AMDX86 ciforth 5.2.1
fload bisection.f
FA OK
main

===== FORTH style program outcomes =====

Counts = 46
Solution = -60.00000000

Counts = 45
Solution = 67.291782187

Counts = 45
Solution = 88.517724806


===== BASIC style program outcomes =====

Steps = 46
Solution = -60.00000000

Steps = 45
Solution = 67.291782187

Steps = 45
Solution = 88.517724806

============ the end ===================
OK

5. Discussion

To plot an equation quickly out is very convenient now on my personal computer. This convenience makes me easy to set up two guessing values for each real number root. I did all operation under Lina64 system only. That means I am able to adjust all data in the program quickly and to check the figure easily.

Looking at Fig. 1, we know that there are real roots existed, and no more no less, total are three roots over there. Without such a figure we are unable to get such a conclusion so convenient.

When I was doing testing. I found that there was a singularity point x = 80. If the design of F/ operation was not smart enough to cover the divided by zero condition, adoption of guessing point took this point, system will be halted on divide by zero error. This problem could be checked out from Fig. 1 directly. In my system, F/ was able to deal with / 0 condition. If you did not asked system to print out an infinite or an -infinite message, program must kept going to go.
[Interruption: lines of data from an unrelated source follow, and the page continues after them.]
<file path="config.mk">
export PLATFORM = sky130hd
export DESIGN_NAME = consumidor_destinos
export DESIGN_NICKNAME = d
export VERILOG_FILES = /design/src/rtl/consumidor_destinos.sv
export SDC_FILE = /design/constraint.sdc
export NUM_CORES = 1
export LEC_CHECK = 0
export CAP_MARGIN = 5
export CORE_UTILIZATION = 35
export CTS_CLUSTER_DIAMETER = 150
export DETAILED_ROUTE_END_ITERATION = 8
export PLACE_DENSITY = 0.65
export SLEW_MARGIN = 0
export SYNTH_ARGS = -nofsm -noshare
export SYNTH_HDL_FRONTEND = slang
export SYNTH_SLANG_ARGS = --single-unit
</file>
<file path="constraint.sdc">
create_clock -name clk -period 10.2 [get_ports clk]
set_input_delay 3.06 -clock clk [delete_from_list [all_inputs] [get_ports clk]]
set_output_delay 3.06 -clock clk [all_outputs]
set_load 0.01 [all_outputs]
</file>
<file path="src/rtl/consumidor_destinos.sv">
// ============================================================================
// Module      : consumidor_destinos
// Description : Round-robin consumer of the D0/D1 destination FIFOs feeding a
//               single valid/ready stream with counters and misroute check.
// Revision    : 1.0 - initial release
// ============================================================================
`default_nettype none

module consumidor_destinos #(
  parameter int DATA_W = 6,
  parameter int CNT_W  = 8
) (
  input  logic              clk,
  input  logic              reset_L,
  input  logic              active_in,
  input  logic              empty_D0,
  input  logic              empty_D1,
  input  logic [DATA_W-1:0] data_out0,
  input  logic [DATA_W-1:0] data_out1,
  input  logic              out_ready,
  input  logic              clr_err,
  output logic              pop_D0,
  output logic              pop_D1,
  output logic              out_valid,
  output logic [DATA_W-1:0] out_data,
  output logic              out_dest,
  output logic [CNT_W-1:0]  cnt_D0,
  output logic [CNT_W-1:0]  cnt_D1,
  output logic              misroute_err,
  output logic              busy
);

  localparam logic [CNT_W-1:0] c_CNT_ONE = {{(CNT_W-1){1'b0}}, 1'b1};
  localparam logic [CNT_W-1:0] c_CNT_MAX = {CNT_W{1'b1}};

  typedef enum logic [1:0] {
    ST_WAIT  = 2'd0,
    ST_RUN   = 2'd1,
    ST_ERROR = 2'd2
  } state_t;

  state_t r_state;
  state_t w_state_nxt;

  logic              r_inflight;
  logic              r_inflight_src;
  logic              r_rr;
  logic [DATA_W:0]   r_mem [2];
  logic              r_wr_ptr;
  logic              r_rd_ptr;
  logic [1:0]        r_count;
  logic [CNT_W-1:0]  r_cnt0;
  logic [CNT_W-1:0]  r_cnt1;
  logic              r_err;

  logic              w_xfer;
  logic [1:0]        w_held;
  logic [1:0]        w_used;
  logic              w_pop_en;
  logic              w_el0;
  logic              w_el1;
  logic              w_pop0;
  logic              w_pop1;
  logic [DATA_W-1:0] w_cap_data;
  logic              w_mis;
  logic              w_err_nxt;

  assign w_xfer   = (r_count != 2'd0) && out_ready;
  // A word leaving this cycle frees its slot for a pop issued this cycle.
  assign w_held   = r_count - {1'b0, w_xfer};
  assign w_used   = w_held + {1'b0, r_inflight};
  assign w_pop_en = (r_state == ST_RUN) && active_in && (w_used < 2'd2);
  assign w_el0    = w_pop_en && !empty_D0;
  assign w_el1    = w_pop_en && !empty_D1;
  assign w_pop0   = w_el0 && (!w_el1 || !r_rr);
  assign w_pop1   = w_el1 && (!w_el0 || r_rr);

  assign w_cap_data = r_inflight_src ? data_out1 : data_out0;
  assign w_mis      = r_inflight && (w_cap_data[DATA_W-2] != r_inflight_src);

  always_comb begin
    w_state_nxt = r_state;
    w_err_nxt   = r_err;
    case (r_state)
      ST_WAIT:  if (w_mis) w_state_nxt = ST_ERROR;
                else if (active_in) w_state_nxt = ST_RUN;
      ST_RUN:   if (w_mis) w_state_nxt = ST_ERROR;
                else if (!active_in) w_state_nxt = ST_WAIT;
      ST_ERROR: if (clr_err) w_state_nxt = ST_WAIT;
      default:  w_state_nxt = ST_WAIT;
    endcase
    if ((r_state == ST_ERROR) && clr_err) w_err_nxt = 1'b0;
    else if (w_mis)                       w_err_nxt = 1'b1;
    else if (clr_err)                     w_err_nxt = 1'b0;
  end

  always_ff @(posedge clk or negedge reset_L) begin
    if (!reset_L) begin
      r_state        <= ST_WAIT;
      r_err          <= 1'b0;
      r_inflight     <= 1'b0;
      r_inflight_src <= 1'b0;
      r_rr           <= 1'b0;
      r_mem[0]       <= '0;
      r_mem[1]       <= '0;
      r_wr_ptr       <= 1'b0;
      r_rd_ptr       <= 1'b0;
      r_count        <= 2'd0;
      r_cnt0         <= '0;
      r_cnt1         <= '0;
    end else begin
      r_state        <= w_state_nxt;
      r_err          <= w_err_nxt;
      r_inflight     <= w_pop0 || w_pop1;
      r_inflight_src <= w_pop1;
      if (w_pop0 || w_pop1) r_rr <= w_pop0;
      if (r_inflight) begin
        r_mem[r_wr_ptr] <= {r_inflight_src, w_cap_data};
        r_wr_ptr        <= !r_wr_ptr;
      end
      if (w_xfer) r_rd_ptr <= !r_rd_ptr;
      r_count <= r_count + {1'b0, r_inflight} - {1'b0, w_xfer};
      if (w_xfer && !out_dest && (r_cnt0 != c_CNT_MAX)) r_cnt0 <= r_cnt0 + c_CNT_ONE;
      if (w_xfer &&  out_dest && (r_cnt1 != c_CNT_MAX)) r_cnt1 <= r_cnt1 + c_CNT_ONE;
    end
  end

  assign pop_D0       = w_pop0;
  assign pop_D1       = w_pop1;
  assign out_valid    = (r_count != 2'd0);
  assign out_data     = r_mem[r_rd_ptr][DATA_W-1:0];
  assign out_dest     = r_mem[r_rd_ptr][DATA_W];
  assign cnt_D0       = r_cnt0;
  assign cnt_D1       = r_cnt1;
  assign misroute_err = r_err;
  assign busy         = (r_state == ST_RUN) || r_inflight || (r_count != 2'd0);

endmodule

`default_nettype wire

</file>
STEPS and COUNTS showed that less than 50 times iteration needed only. Iteration steps depend on two factors. The first factor is the tolerance setting, the smaller tolerance the more iteration steps, in my program, tolerance value EPS(epsilon) is setting to 1.0e-12. The second factor is the span range between lower bound and upper bound points. In my program, they are XA and XB. The wider span ranges the more iteration steps. Does the computing time a problem to me? No, it doesn’t matter to me absolutely, and computing time is really short enough.

In fact, I am able to make the span range narrower by checking the figure of equation. Zooming the curve and shrinking the x-axis scale range can reach it. That means convenience of plotting certainly can improve the Bisection method convergent speed.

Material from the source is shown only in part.